● PROBLEM STATEMENT:
Whenever the string "typedef" turns up in a line of the data below, copy that line.

(Beginning of EXERCISE DATA)

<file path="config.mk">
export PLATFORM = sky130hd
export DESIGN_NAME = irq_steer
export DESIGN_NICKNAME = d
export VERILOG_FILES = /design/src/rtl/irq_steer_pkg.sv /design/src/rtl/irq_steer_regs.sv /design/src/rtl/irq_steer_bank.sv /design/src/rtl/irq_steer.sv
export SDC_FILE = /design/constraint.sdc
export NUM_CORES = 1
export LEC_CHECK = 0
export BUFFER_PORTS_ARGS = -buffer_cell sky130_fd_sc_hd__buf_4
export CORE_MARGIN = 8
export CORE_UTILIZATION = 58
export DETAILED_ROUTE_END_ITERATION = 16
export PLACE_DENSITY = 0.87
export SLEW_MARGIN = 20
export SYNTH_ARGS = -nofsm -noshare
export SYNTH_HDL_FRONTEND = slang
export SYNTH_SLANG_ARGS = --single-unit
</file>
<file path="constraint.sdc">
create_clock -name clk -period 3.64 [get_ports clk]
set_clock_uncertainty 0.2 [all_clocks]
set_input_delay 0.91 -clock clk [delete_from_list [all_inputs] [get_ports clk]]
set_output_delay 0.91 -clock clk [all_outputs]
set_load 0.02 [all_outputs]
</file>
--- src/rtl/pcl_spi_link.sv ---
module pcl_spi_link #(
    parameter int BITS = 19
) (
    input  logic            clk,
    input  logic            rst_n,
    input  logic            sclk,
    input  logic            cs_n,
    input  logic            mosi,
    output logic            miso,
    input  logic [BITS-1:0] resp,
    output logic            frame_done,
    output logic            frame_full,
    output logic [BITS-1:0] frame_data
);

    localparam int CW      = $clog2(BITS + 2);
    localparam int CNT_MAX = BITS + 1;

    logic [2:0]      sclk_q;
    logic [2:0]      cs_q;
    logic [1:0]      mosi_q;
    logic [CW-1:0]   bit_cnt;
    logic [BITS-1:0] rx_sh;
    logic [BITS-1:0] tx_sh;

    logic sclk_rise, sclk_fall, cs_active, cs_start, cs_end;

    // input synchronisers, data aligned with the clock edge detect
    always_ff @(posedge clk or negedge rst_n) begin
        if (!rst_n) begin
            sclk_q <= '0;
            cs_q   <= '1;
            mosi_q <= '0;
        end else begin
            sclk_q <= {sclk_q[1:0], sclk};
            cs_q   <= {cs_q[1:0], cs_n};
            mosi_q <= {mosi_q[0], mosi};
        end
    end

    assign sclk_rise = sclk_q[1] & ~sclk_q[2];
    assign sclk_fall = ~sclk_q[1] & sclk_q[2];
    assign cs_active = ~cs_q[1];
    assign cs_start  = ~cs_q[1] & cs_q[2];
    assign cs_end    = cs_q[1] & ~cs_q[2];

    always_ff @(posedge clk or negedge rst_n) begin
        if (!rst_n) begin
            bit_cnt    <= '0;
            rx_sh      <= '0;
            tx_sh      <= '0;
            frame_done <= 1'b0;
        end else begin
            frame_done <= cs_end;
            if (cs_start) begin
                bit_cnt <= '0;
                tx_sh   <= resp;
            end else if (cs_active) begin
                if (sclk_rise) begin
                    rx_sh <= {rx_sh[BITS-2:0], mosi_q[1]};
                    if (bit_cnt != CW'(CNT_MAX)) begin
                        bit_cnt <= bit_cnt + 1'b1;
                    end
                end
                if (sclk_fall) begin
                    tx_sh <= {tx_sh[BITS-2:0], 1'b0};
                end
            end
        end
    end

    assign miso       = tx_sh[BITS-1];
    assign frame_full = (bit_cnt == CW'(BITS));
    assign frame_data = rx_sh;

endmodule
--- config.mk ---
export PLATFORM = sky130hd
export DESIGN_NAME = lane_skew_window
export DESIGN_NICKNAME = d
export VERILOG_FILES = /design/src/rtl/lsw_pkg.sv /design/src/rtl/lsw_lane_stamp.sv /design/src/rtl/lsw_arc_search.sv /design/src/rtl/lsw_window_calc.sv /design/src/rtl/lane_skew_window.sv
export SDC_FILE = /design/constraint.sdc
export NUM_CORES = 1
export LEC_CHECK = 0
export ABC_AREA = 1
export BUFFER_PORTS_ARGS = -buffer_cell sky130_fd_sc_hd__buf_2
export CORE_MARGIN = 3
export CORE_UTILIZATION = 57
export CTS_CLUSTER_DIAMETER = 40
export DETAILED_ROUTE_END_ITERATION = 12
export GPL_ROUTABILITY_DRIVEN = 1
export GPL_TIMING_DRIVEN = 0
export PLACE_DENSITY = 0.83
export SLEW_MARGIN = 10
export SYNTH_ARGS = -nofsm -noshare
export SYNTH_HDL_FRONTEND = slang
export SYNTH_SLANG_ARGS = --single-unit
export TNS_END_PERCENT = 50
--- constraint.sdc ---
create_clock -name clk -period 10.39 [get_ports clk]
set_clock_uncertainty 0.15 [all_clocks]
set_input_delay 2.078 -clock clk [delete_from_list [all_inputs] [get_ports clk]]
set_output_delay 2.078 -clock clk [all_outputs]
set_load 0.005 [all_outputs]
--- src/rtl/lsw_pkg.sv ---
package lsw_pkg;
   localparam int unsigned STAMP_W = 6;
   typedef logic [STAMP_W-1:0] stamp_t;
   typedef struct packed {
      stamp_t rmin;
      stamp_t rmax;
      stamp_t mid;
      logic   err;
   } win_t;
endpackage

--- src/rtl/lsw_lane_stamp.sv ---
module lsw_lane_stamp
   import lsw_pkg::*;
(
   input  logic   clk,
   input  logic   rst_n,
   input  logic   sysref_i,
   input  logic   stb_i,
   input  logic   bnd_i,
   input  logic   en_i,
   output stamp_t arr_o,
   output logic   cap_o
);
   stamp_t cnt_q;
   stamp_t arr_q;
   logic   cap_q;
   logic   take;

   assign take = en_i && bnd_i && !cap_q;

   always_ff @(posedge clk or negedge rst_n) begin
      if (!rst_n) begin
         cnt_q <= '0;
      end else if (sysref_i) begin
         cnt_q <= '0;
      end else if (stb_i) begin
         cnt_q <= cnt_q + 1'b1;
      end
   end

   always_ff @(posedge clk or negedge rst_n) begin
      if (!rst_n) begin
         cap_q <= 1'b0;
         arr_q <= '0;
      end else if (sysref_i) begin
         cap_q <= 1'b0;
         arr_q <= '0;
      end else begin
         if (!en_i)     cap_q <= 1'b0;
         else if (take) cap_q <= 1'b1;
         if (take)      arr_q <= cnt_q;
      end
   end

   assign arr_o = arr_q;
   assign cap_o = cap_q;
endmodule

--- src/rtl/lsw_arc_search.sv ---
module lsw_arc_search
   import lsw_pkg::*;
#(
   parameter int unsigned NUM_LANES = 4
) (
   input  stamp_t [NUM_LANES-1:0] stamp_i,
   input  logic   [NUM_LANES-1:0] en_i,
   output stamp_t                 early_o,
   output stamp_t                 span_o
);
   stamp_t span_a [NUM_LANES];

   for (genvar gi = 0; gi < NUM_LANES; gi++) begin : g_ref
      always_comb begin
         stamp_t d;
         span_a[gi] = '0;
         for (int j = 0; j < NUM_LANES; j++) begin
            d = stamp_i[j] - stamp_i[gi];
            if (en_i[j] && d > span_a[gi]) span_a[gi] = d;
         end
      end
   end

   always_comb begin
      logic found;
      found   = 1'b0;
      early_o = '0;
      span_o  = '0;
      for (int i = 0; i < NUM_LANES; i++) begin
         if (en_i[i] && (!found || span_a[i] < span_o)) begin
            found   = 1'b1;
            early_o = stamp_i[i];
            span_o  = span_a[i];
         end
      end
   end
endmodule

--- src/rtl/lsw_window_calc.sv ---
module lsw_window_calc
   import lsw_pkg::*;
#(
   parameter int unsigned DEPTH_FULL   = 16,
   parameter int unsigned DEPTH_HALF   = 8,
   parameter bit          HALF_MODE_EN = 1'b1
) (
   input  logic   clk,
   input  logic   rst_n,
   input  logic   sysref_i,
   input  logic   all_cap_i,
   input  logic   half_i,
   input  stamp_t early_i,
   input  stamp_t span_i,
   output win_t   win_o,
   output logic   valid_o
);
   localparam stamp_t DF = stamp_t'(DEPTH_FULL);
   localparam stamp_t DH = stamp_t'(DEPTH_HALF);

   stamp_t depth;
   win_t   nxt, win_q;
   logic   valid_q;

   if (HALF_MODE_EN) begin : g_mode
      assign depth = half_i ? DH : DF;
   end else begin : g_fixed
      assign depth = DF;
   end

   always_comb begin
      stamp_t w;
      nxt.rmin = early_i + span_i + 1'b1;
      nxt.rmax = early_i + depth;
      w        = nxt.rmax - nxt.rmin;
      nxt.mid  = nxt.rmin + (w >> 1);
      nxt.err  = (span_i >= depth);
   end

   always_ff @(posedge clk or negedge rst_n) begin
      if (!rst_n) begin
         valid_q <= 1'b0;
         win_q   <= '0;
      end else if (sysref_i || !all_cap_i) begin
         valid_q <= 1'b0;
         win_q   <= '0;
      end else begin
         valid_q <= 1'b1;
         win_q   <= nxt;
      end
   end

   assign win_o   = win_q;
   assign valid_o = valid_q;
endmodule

(End of EXERCISE DATA)

● OUTPUT:
   typedef logic [STAMP_W-1:0] stamp_t;
   typedef struct packed {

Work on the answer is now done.